WHAT THE PANDEMIC HAS DONE TO HOW WE EAT
The coronavirus pandemic has upended daily life as we know it. It has changed how we work, how we learn, how we socialize. And it has changed how we eat.
Increasingly, the pandemic has driven a wedge between us and our food. We’re now more likely to be ordering at home, on a screen, from a third-party marketplace—quite possibly from a restaurant that’s not a restaurant at all.
That order is sometimes traveling miles to get to us and arriving in a box or a bag, often left at our doorsteps without a trace of the person who brought it there, not to mention the person who prepared it.
Often, the food in the bag has been something indulgent and comforting.

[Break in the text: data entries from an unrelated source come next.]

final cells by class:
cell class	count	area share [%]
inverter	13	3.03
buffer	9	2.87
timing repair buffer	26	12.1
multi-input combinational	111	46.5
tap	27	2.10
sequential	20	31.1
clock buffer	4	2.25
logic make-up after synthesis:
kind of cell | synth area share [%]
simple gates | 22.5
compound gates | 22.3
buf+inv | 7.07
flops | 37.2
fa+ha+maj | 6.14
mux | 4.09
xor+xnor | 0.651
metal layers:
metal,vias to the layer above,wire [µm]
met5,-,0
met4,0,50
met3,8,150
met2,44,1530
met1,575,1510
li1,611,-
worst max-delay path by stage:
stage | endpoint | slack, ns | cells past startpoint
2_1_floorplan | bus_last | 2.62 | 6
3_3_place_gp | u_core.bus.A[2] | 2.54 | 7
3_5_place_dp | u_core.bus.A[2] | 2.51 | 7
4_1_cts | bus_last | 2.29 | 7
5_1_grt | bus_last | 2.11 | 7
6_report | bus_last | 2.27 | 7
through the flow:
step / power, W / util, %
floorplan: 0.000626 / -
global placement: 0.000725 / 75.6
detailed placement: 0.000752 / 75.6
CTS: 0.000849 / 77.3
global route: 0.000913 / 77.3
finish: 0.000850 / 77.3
[src/rtl/pc_tx_pkg.sv]
// Shared definitions for the PC-link word transmitter: FSM encodings, UART constants, parity helper.
// The PARITY encoding is only reached when PC_WORD_TX_PARITY_EN is defined.
package pc_tx_pkg;

    typedef enum logic [2:0] {
        ST_IDLE   = 3'd0,
        ST_LOAD   = 3'd1,
        ST_START  = 3'd2,
        ST_DATA   = 3'd3,
        ST_PARITY = 3'd4,
        ST_STOP   = 3'd5,
        ST_NEXT   = 3'd6
    } tx_state_t;

    localparam int   UART_DATA_BITS = 8;
    localparam logic IDLE_LEVEL     = 1'b1;

    function automatic logic even_parity(input logic [7:0] i_byte);
        return ^i_byte;
    endfunction

endpackage

[src/rtl/pc_word_tx_fifo.sv]
// Synchronous word FIFO with occupancy level and a one-cycle overflow pulse.
// Writes while full are dropped even if a pop happens in the same cycle.
module pc_word_tx_fifo #(
    parameter int WIDTH = 32,
    parameter int DEPTH = 16
) (
    input  logic                   i_clock,
    input  logic                   i_reset,
    input  logic [WIDTH-1:0]       i_push_data,
    input  logic                   i_push_valid,
    input  logic                   i_pop,
    output logic [WIDTH-1:0]       o_head,
    output logic                   o_full,
    output logic                   o_empty,
    output logic [$clog2(DEPTH):0] o_level,
    output logic                   o_overflow
);

    localparam int PTR_W = $clog2(DEPTH);

    logic [WIDTH-1:0] r_mem [DEPTH];
    logic [PTR_W-1:0] r_wr_ptr;
    logic [PTR_W-1:0] r_rd_ptr;
    logic [PTR_W:0]   r_level;
    logic             r_overflow;
    logic             w_push;
    logic             w_pop;

    assign o_full     = (r_level == (PTR_W+1)'(DEPTH));
    assign o_empty    = (r_level == {(PTR_W+1){1'b0}});
    assign w_push     = i_push_valid && !o_full;
    assign w_pop      = i_pop && !o_empty;
    assign o_head     = r_mem[r_rd_ptr];
    assign o_level    = r_level;
    assign o_overflow = r_overflow;

    // Storage array; contents need no reset because the level gates every read.
    always_ff @(posedge i_clock) begin
        if (w_push) begin
            r_mem[r_wr_ptr] <= i_push_data;
        end
    end

    // Pointers (wrap naturally at the power-of-2 depth), level and overflow flag.
    always_ff @(posedge i_clock or posedge i_reset) begin
        if (i_reset) begin
            r_wr_ptr   <= {PTR_W{1'b0}};
            r_rd_ptr   <= {PTR_W{1'b0}};
            r_level    <= {(PTR_W+1){1'b0}};
            r_overflow <= 1'b0;
        end else begin
            r_overflow <= i_push_valid && o_full;
            if (w_push) begin
                r_wr_ptr <= r_wr_ptr + 1'b1;
            end
            if (w_pop) begin
                r_rd_ptr <= r_rd_ptr + 1'b1;
            end
            case ({w_push, w_pop})
                2'b10:   r_level <= r_level + 1'b1;
                2'b01:   r_level <= r_level - 1'b1;
                default: r_level <= r_level;
            endcase
        end
    end

endmodule

[src/rtl/pc_word_tx.sv]
// Word-to-UART transmitter: FIFO-buffered N-byte words framed as 8N1/8N2 bytes on a registered TX line.
// Define PC_WORD_TX_PARITY_EN to insert an even-parity bit between the data bits and the stop bit(s).
module pc_word_tx #(
    parameter int WORD_BYTES   = 4,
    parameter int FIFO_DEPTH   = 16,
    parameter int CLKS_PER_BIT = 435,
    parameter int STOP_BITS    = 1
) (
    input  logic                        i_clock,
    input  logic                        i_reset,
    input  logic [8*WORD_BYTES-1:0]     i_word_data,
    input  logic                        i_word_valid,
    input  logic                        i_msb_first,
    output logic                        o_word_ready,
    output logic                        o_overflow,
    output logic [$clog2(FIFO_DEPTH):0] o_fifo_level,
    output logic                        o_tx_busy,
    output logic                        o_UART_TX
);

    import pc_tx_pkg::*;

    localparam int WORD_W    = 8 * WORD_BYTES;
    localparam int BIT_CNT_W = $clog2(CLKS_PER_BIT);

    tx_state_t                   r_state;
    tx_state_t                   w_next_state;
    logic [BIT_CNT_W-1:0]        r_bit_cnt;
    logic [2:0]                  r_bit_idx;
    logic [3:0]                  r_byte_idx;
    logic [WORD_W-1:0]           r_word;
    logic [7:0]                  r_byte;
    logic                        r_msb_first;
    logic                        r_line;
    logic                        w_line_next;
    logic                        w_pop;
    logic                        w_bit_end;
    logic                        w_timing;
    logic [3:0]                  w_sel;
    logic [7:0]                  w_sel_byte;
    logic [WORD_W-1:0]           w_head;
    logic                        w_full;
    logic                        w_empty;
    logic [$clog2(FIFO_DEPTH):0] w_level;

    pc_word_tx_fifo #(
        .WIDTH (WORD_W),
        .DEPTH (FIFO_DEPTH)
    ) u_fifo (
        .i_clock      (i_clock),
        .i_reset      (i_reset),
        .i_push_data  (i_word_data),
        .i_push_valid (i_word_valid),
        .i_pop        (w_pop),
        .o_head       (w_head),
        .o_full       (w_full),
        .o_empty      (w_empty),
        .o_level      (w_level),
        .o_overflow   (o_overflow)
    );

    assign o_word_ready = !w_full;
    assign o_fifo_level = w_level;
    assign o_tx_busy    = (r_state != ST_IDLE) || (|w_level);
    assign o_UART_TX    = r_line;

    assign w_bit_end = (r_bit_cnt == BIT_CNT_W'(CLKS_PER_BIT - 1));
    assign w_timing  = (r_state == ST_START) || (r_state == ST_DATA) ||
                       (r_state == ST_PARITY) || (r_state == ST_STOP);
    assign w_sel     = r_msb_first ? (4'(WORD_BYTES - 1) - r_byte_idx) : r_byte_idx;

    // Byte selector over the latched word.
    always_comb begin
        w_sel_byte = 8'h00;
        for (int b = 0; b < WORD_BYTES; b++) begin
            w_sel_byte = (w_sel == 4'(b)) ? r_word[8*b +: 8] : w_sel_byte;
        end
    end

    // FSM state register.
    always_ff @(posedge i_clock or posedge i_reset) begin
        if (i_reset) begin
            r_state <= ST_IDLE;
        end else begin
            r_state <= w_next_state;
        end
    end

    // Next-state, FIFO pop and next line level.
    always_comb begin
        w_next_state = r_state;
        w_pop        = 1'b0;
        w_line_next  = IDLE_LEVEL;
        case (r_state)
            ST_IDLE: begin
                if (!w_empty) begin
                    w_pop        = 1'b1;
                    w_next_state = ST_LOAD;
                end else begin
                    w_next_state = ST_IDLE;
                end
            end
            ST_LOAD: begin
                w_next_state = ST_START;
            end
            ST_START: begin
                w_line_next  = 1'b0;
                w_next_state = w_bit_end ? ST_DATA : ST_START;
            end
            ST_DATA: begin
                w_line_next = r_byte[r_bit_idx];
                if (w_bit_end && (r_bit_idx == 3'(UART_DATA_BITS - 1))) begin
`ifdef PC_WORD_TX_PARITY_EN
                    w_next_state = ST_PARITY;
`else
                    w_next_state = ST_STOP;
`endif
                end else begin
                    w_next_state = ST_DATA;
                end
            end
`ifdef PC_WORD_TX_PARITY_EN
            ST_PARITY: begin
                w_line_next  = even_parity(r_byte);
                w_next_state = w_bit_end ? ST_STOP : ST_PARITY;
            end
`endif
            ST_STOP: begin
                w_line_next = 1'b1;
                if (w_bit_end && (r_bit_idx == 3'(STOP_BITS - 1))) begin
                    w_next_state = ST_NEXT;
                end else begin
                    w_next_state = ST_STOP;
                end
            end
            ST_NEXT: begin
                if (r_byte_idx != 4'(WORD_BYTES - 1)) begin
                    w_next_state = ST_LOAD;
                end else if (!w_empty) begin
                    w_pop        = 1'b1;
                    w_next_state = ST_LOAD;
                end else begin
                    w_next_state = ST_IDLE;
                end
            end
            default: begin
                w_next_state = ST_IDLE;
            end
        endcase
    end

    // Datapath: bit timer, bit/byte indices, latched word/byte and the registered line.
    always_ff @(posedge i_clock or posedge i_reset) begin
        if (i_reset) begin
            r_bit_cnt   <= {BIT_CNT_W{1'b0}};
            r_bit_idx   <= 3'd0;
            r_byte_idx  <= 4'd0;
            r_word      <= {WORD_W{1'b0}};
            r_byte      <= 8'h00;
            r_msb_first <= 1'b0;
            r_line      <= IDLE_LEVEL;
        end else begin
            r_line    <= w_line_next;
            r_bit_cnt <= (w_timing && !w_bit_end) ? r_bit_cnt + 1'b1 : {BIT_CNT_W{1'b0}};
            // The index counts data bits in DATA and stop bits in STOP; it restarts on every state change.
            if (r_state != w_next_state) begin
                r_bit_idx <= 3'd0;
            end else if (w_bit_end && ((r_state == ST_DATA) || (r_state == ST_STOP))) begin
                r_bit_idx <= r_bit_idx + 3'd1;
            end else begin
                r_bit_idx <= r_bit_idx;
            end
            if (w_pop) begin
                r_word      <= w_head;
                r_msb_first <= i_msb_first;
                r_byte_idx  <= 4'd0;
            end else if (r_state == ST_NEXT) begin
                r_byte_idx <= r_byte_idx + 4'd1;
            end else begin
                r_byte_idx <= r_byte_idx;
            end
            r_byte <= (r_state == ST_LOAD) ? w_sel_byte : r_byte;
        end
    end

endmodule

[config.mk]
export PLATFORM = sky130hd
export DESIGN_NAME = pc_word_tx
export DESIGN_NICKNAME = d
export VERILOG_FILES = /design/src/rtl/pc_tx_pkg.sv /design/src/rtl/pc_word_tx_fifo.sv /design/src/rtl/pc_word_tx.sv
export SDC_FILE = /design/constraint.sdc
export NUM_CORES = 1
export LEC_CHECK = 0
export CORE_UTILIZATION = 45
export CTS_CLUSTER_DIAMETER = 80
export CTS_CLUSTER_SIZE = 16
export DETAILED_ROUTE_END_ITERATION = 10
export GPL_ROUTABILITY_DRIVEN = 0
export PLACE_DENSITY = 0.69
export RECOVER_POWER = 50
export SLEW_MARGIN = 15
export SYNTH_ARGS = -nofsm -noshare
export SYNTH_HDL_FRONTEND = slang
export SYNTH_SLANG_ARGS = --single-unit
[constraint.sdc]
create_clock -name i_clock -period 3.9 [get_ports i_clock]
set_input_delay 0.78 -clock i_clock [delete_from_list [all_inputs] [get_ports i_clock]]
set_output_delay 0.78 -clock i_clock [all_outputs]
set_load 0.02 [all_outputs]
* Word-level counts from Yosys, hierarchy flattened
Memory sizes are Yosys's and may differ from the RTL's. A register that Yosys moved wholly into a read port is not among the register bits. Index checks and enable logic that the tools add are counted.
Storage, ports and cells: output and inout bits 9, input port bits 36, memories 1, RAM bits 512, word-level logic and storage cells 86, bits in registers 43
Memory list:
- u_fifo.r_mem | depth 16, width 32, read ports 1, clocked after memory_dff 1, wr ports 1, line pc_word_tx_fifo.sv:21 | logic [WIDTH-1:0] r_mem [DEPTH];
Cells by class: reductions and logical operators 24, order comparisons 1, $add $sub $neg 8, equality and inequality tests 16, mux-type cells 25
Operators by type and width (number):
- 8-bit two-way mux | 4
- 3-bit one-hot mux with 6 select lines | 1
- 4-bit by 1-bit adder with 4-bit output, second input constant | 3
- 3-bit equality test, second input constant | 4
- 3-bit two-way mux | 4
- 4-bit two-way mux | 3
- 5-bit one-hot mux with 2 select lines | 1
- 9-bit by 1-bit adder with 9-bit output, second input constant | 1
- 9-bit equality test, second input constant | 1
- 9-bit two-way mux | 1
- 4-bit by 2-bit equality test with 1-bit output, second input constant | 2
- 1-bit logical AND | 7
- 1-bit two-way mux | 7
- 3-bit by 2-bit equality test with 1-bit output, second input constant | 2
- 3-bit zero test | 2
- 2-bit nonzero test | 3
- 5-bit by 1-bit adder with 5-bit output, second input constant | 1
- 5-bit equality test, second input constant | 1
- 5-bit zero test | 1
- 1-bit logical OR | 5
- 5-bit OR reduction | 1
- 5-bit by 1-bit subtractor with 5-bit output, second input constant | 1
- 4-bit by 1-bit equality test with 1-bit output, second input constant | 1
- 4-bit zero test | 1
- 13 further kinds | 16

* Longest topological paths before layout
depth after elaboration 7, gate-level depth with buffers 14, gate-level depth less buffers 13

* By module
Synthesis repeated with hierarchy kept, for this count alone.
Unflattened totals: cell total of the unflattened synthesis 1314, area total of the unflattened synthesis 23608.9 µm²
By module, submodules not included:
- pc_word_tx_fifo | cells each 1015, instances 1, seq. area each 15725.1 µm², area each 20462.1 µm²
- pc_word_tx | cells each 299, instances 1, seq. area each 1527.7 µm², area each 3146.8 µm²

* Worst setup path before layout
No wires, ideal clock.
path type reg-to-reg, start point reg u_fifo.r_level[2], in the netlist u_fifo.o_level[2], end point mem u_fifo.r_mem[3][0] (enable), clock period less this slack 4.244 ns, data required time 3.439 ns, cell stages (with the launch flop) 8, library setup time 0.461 ns, arrival 3.783 ns, path buffers 2, setup slack -0.344 ns, path through dfrtp_1 -> clkbuf_1 -> nor4_2 -> nand2_1 -> and2_1 -> clkbuf_1 -> nand2_1 -> nor3_1
Between the ends: word-level cells in the longest chain between the ends 5
Ends and longest elaborated chain:
- start, declared | line pc_word_tx_fifo.sv:24 | logic [PTR_W:0] r_level;
- start signal, assigned | line pc_word_tx_fifo.sv:49 | r_level <= {(PTR_W+1){1'b0}};
- start signal, assigned | line pc_word_tx_fifo.sv:60 | 2'b10: r_level <= r_level + 1'b1;
- start signal, assigned | line pc_word_tx_fifo.sv:61 | 2'b01: r_level <= r_level - 1'b1;
- 5-bit equality test | line pc_word_tx_fifo.sv:29 | assign o_full = (r_level == (PTR_W+1)'(DEPTH));
- 1-bit zero test
- via o_word_ready | line pc_word_tx.sv:14 | output logic o_word_ready,
- 1-bit logical AND | line pc_word_tx_fifo.sv:31 | assign w_push = i_push_valid && !o_full;
- 1-bit two-way mux | line pc_word_tx_fifo.sv:39 | if (w_push) begin
- 1-bit two-way mux (implied by the code) | line pc_word_tx_fifo.sv:40 | r_mem[r_wr_ptr] <= i_push_data;
- end, declared | line pc_word_tx_fifo.sv:21
The timed path passes the listed nets, and every way through them passes these cells.

* Worst setup path after layout
start point reg u_fifo.r_level[1], in the netlist u_fifo.o_level[1], end point out o_tx_busy
Between the ends: word-level cells in the longest chain between the ends 2
Ends and longest elaborated chain:
- 5-bit OR reduction | line pc_word_tx.sv:64 | assign o_tx_busy = (r_state != ST_IDLE) || (|w_level);
- 1-bit logical OR | line pc_word_tx.sv:64
- end, declared | line pc_word_tx.sv:17 | output logic o_tx_busy,
No other way between the ends.

==> out/results.tsv <==
stage	metric	value	unit
run_status	status	complete, but fails checks	
run_status	failing checks	capacitance limit, slew limit	
routing	post-DR wirelength/cell	25.2	um
sta	Layout Skew	0.0206	ns
clocking	Worst-Skew Late Latency	0.59	ns
setup_path	R2R setup slack	1.00	ns
final_layout	Antenna diodes	0	
routing	DRT iter0 DRCs	1371	
clocking	CTS Hold Buffers Added	0	
synth	predominant post-synthesis flop cell	edfxtp_1	
sta	min Tclk post-route	3.45	ns
synth	post-synthesis compound-gate area fraction	3.48	%
synth	sequential area share after synthesis	74.4	%
synth	largest family of logic cells by synthesized area	multiplexers	
clocking	CTS clk-pin slew, worst paths	0.07	ns
synth	cell area after synthesis	0.0232	mm^2
sta	count of final hold-check violations	0	
place	DP HPWL	30.1	mm
power	Max IR drop VDD	0.391	mV
setup_path	Critical Setup Path Class	reg2out	
routing	DRC	0	
die	Die Area	0.0524	mm^2
sta	fin crit share	88.4	%
synth	Async SR Flop Fraction	12.8	%
synth	cell count after synthesis	1157	
clocking	post-CTS sizing	0	
die	Ports	45	
setup_path	Worst setup EP type	output port	
die	Die Height	229	um
clocking	Num Clock Sinks	587	
global_route	largest net degree at the start of global routing	43	
setup_path	r2r startpoint	r_byte_idx[2]$_DFFE_PP0P_	
synth	synthesized-area fraction occupied by adder cells	0.972	%
sta	f_max	290	MHz
synth	synthesized-area fraction occupied by and/or/nand/nor cells	3.16	%
power	Pwr Density	503	mW/mm^2
place	PortBufs	44	
synth	post-synth cell types	59	
setup_path	slowest stage delay, CP	0.54	ns
setup_path	CP Max Fanout	9	
setup_path	Critical Path AT	2.67	ns
sta	worst slew pin tran	2.03	ns
clocking	Root Buffer	clkbuf_16	
setup_path	Worst Setup Start Kind	flip-flop	
routing	antenna-violating nets left	0	
global_route	first-pass GRT wire length	73.4	mm
sta	Fin Hold WS	0.477	ns
setup_path	WP depth	4	
setup_path	delay-heaviest family, CP	simple AND/OR/NAND/NOR gates	
synth	number of synthesized flops with an enable pin	512	
routing	Via density	5.82	
routing	final wirelength	48.8	mm
setup_path	R2R Path End	u_fifo.o_level[4]$_DFFE_PP0P_	
global_route	final global-route overflow total	0	
sta	setup_tns	0	ns
setup_path	crit path cell chain	nor4_2 -> nand2_1 -> or3_1 -> clkdlybuf4s50_1	
clocking	CTS H-tree lvls	2	
hold_path	Tightest Hold Check Type	reg2reg	
synth	largest area contributor in the netlist	edfxtp_1	
global_route	initial antenna violation count	1	
sta	# setup viols final	0	
synth	share of the synthesized area in the top cell type	66.3	%
die	row cnt	82	
sta	RSZ-0062 raised after global routing	false	
die	Starting Density	45.9	%
final_layout	nets@finish	1287	
routing	vias	11300	
clocking	Post-CTS Setup Inserts	0	
routing	drt pass-1 iters	6	
clocking	CTS tree	built	
synth	average cell area after synthesis	20.0	um^2
global_route	vias in the first global route	11400	
setup_path	CP endpoint	o_tx_busy	
setup_path	crit path buf inv count	1	
synth	flops & latches, synth	587	
clocking	Inserted Clock Buffers	43	
synth	yosys warns	0	
synth	syn_nets	1211	
setup_path	FF-to-FF path depth	13	
setup_path	CP required	3.12	ns
synth	post-synthesis mux area share	15.6	%
die	Die X	229	um
synth	Post-Synth XOR/XNOR Area	0.831	%
sta	Final Max Tran Viols	40	
final_layout	layout cells sized above 1	20.8	%
final_layout	Synth-to-Final Area Change	12.5	%
run	max_cap viols	1	
synth	synth top area cells	edfxtp_1 (66%), mux4_2 (13%), dfrtp_1 (8.0%)	
sta	headroom to the max-slew limit	-36.0	%
setup_path	critical path startpoint	u_fifo.o_level[1]$_DFFE_PP0P_	
clocking	CTS max path bufs	3	
die	Core Area	0.0505	mm^2
power	Leak	0.00825	uW
setup_path	CP max stage cell	clkdlybuf4s50_1	
global_route	GRT Overall Usage	19.0	%
-- layer usage --
metal	vias up	wire [um]	GRT usage (%)	part of all wire (%)
met3	47	3750	3.48	7.7
met4	0	849	4.90	1.7
li1	4852	-	-	-
met5	-	0	0	0
met1	5968	21300	28.3	44
met2	421	22900	29.1	47
-- cells in the final DEF, fill, tap and decap left out, types with 2 or more instances in the layout --
cell             count
o22ai_1              2
a21o_1               2
nor2_1              23
nand4_1              4
and2_1               3
a22oi_1              3
dfrtp_1             71
nand2_1             65
a21oi_1              5
nand4bb_1            2
a221oi_2             8
xnor2_1             15
or3_1                3
buf_4               38
mux4_2             130
nand2b_1             4
o21ai_0             15
dfrtp_4              3
ha_1                18
nand3_1              7
dlygate4sd3_1       33
inv_1               21
clkbuf_1            32
nor3_4               4
clkbuf_16           44
o221ai_1            33
inv_6                2
and3_1               4
buf_12               7
edfxtp_1           512
a31oi_1              3
a311o_1              8
mux2i_1             67
a21oi_2              2
nor2b_1             12
xor2_1               7
nor2_4              12
clkdlybuf4s50_1     11
-- kinds of logic (layout without fill, tap and decap cells) --
logic type	count (synthesis)	after routing
XOR/XNOR	22	22
adder cells (fa/ha/maj)	18	18
AND/OR/NAND/NOR	154	154
multiplexers	198	198
buffers and inverters	83	194
AO/OA/AOI/OAI	95	95
flip-flops	587	587
-- final cells by class --
| type | instances | area (um^2) |
|---|---|---|
| Tap cell | 672 | 841 |
| Fill cell | 3965 | 24400 |
| Inverter | 23 | 87.6 |
| Clock buffer | 74 | 1210 |
| Clock inverter | 6 | 77.6 |
| Sequential cell | 587 | 17300 |
| Multi-Input combinational cell | 487 | 5710 |
| Timing Repair Buffer | 91 | 873 |
-- per-stage QoR --
step | cells | total power [uW] | area (um^2) | util (%) | setup WS [ns]
finish | 1940 | 13100 | 26100 | 51.6 | 0.454
global route | 1940 | 13600 | 26100 | 51.6 | 0.288
CTS | 1940 | 13200 | 26100 | 51.7 | 0.403
detailed placement | 1860 | 8980 | 24800 | 49.1 | 0.867
global placement | 1860 | 8930 | 24800 | 49.1 | 0.882
floorplan | 1157 | 8320 | 23200 | - | 0.511
-- flip-flops by register name, summed over array words and instances, names as in the netlist, 4 cells and up --
name and cells:
u_fifo.r_mem 512, r_word 32, r_bit_cnt 9, r_byte 8, u_fifo.o_level 5, r_byte_idx 4
u_fifo.r_rd_ptr 4, u_fifo.r_wr_ptr 4
-- synthesized netlist by cell type (all sizes together), types with 3 or more instances --
master	count
edfxtp	512
mux4	130
dfrtp	74
mux2i	67
nand2	66
nor2	35
o221ai	33
buf	32
clkbuf	28
inv	23
ha	18
o21ai	15
xnor2	15
nor2b	12
a221oi	9
a21oi	8
a311o	8
nand3	8
xor2	7
nand2b	5
nor3	5
and3	4
nand4	4
a22oi	3
a31oi	3
and2	3
or3	3
-- where the power goes --
part / internal, uW / switching (uW)
clock: 2200 / 2100
sequential: 7420 / 207
combinational: 392 / 788
total: 10000 / 3100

It’s likely something that travels well, or that has been deconstructed to travel better, in an effort to approximate, as closely as possible, the dine-in experience.
The process has become integral to restaurants’ survival during a public health crisis that has devastated the industry. But with the prospect of this kind of transaction becoming the new normal, it bears asking what it’s doing to our experience of food.
“It’s a totally different business model,” said Erick Williams, owner and executive chef of Virtue Restaurant & Bar in Chicago. “Many chefs that are cooking in the circuits that I align myself with are very focused on things that we would all understand as buzzwords right away: sustainability, commitment to the land, technique, process and, last but not least, the aesthetics of the dish.
“We recognized that the 12- or 24-course menu is not staged to be put in a box.”
Virtue, a Southern American fine-dining restaurant, had intentionally avoided delivery for that reason, but added it during the pandemic as a means of survival.
“We didn’t have to alter the food a ton,” he said of his menu, which features Southern staples like gumbo and catfish. Instead, Virtue focused on finding the right packaging for each dish—weighing plastic vs. biodegradable boxes, moisture retention and steam.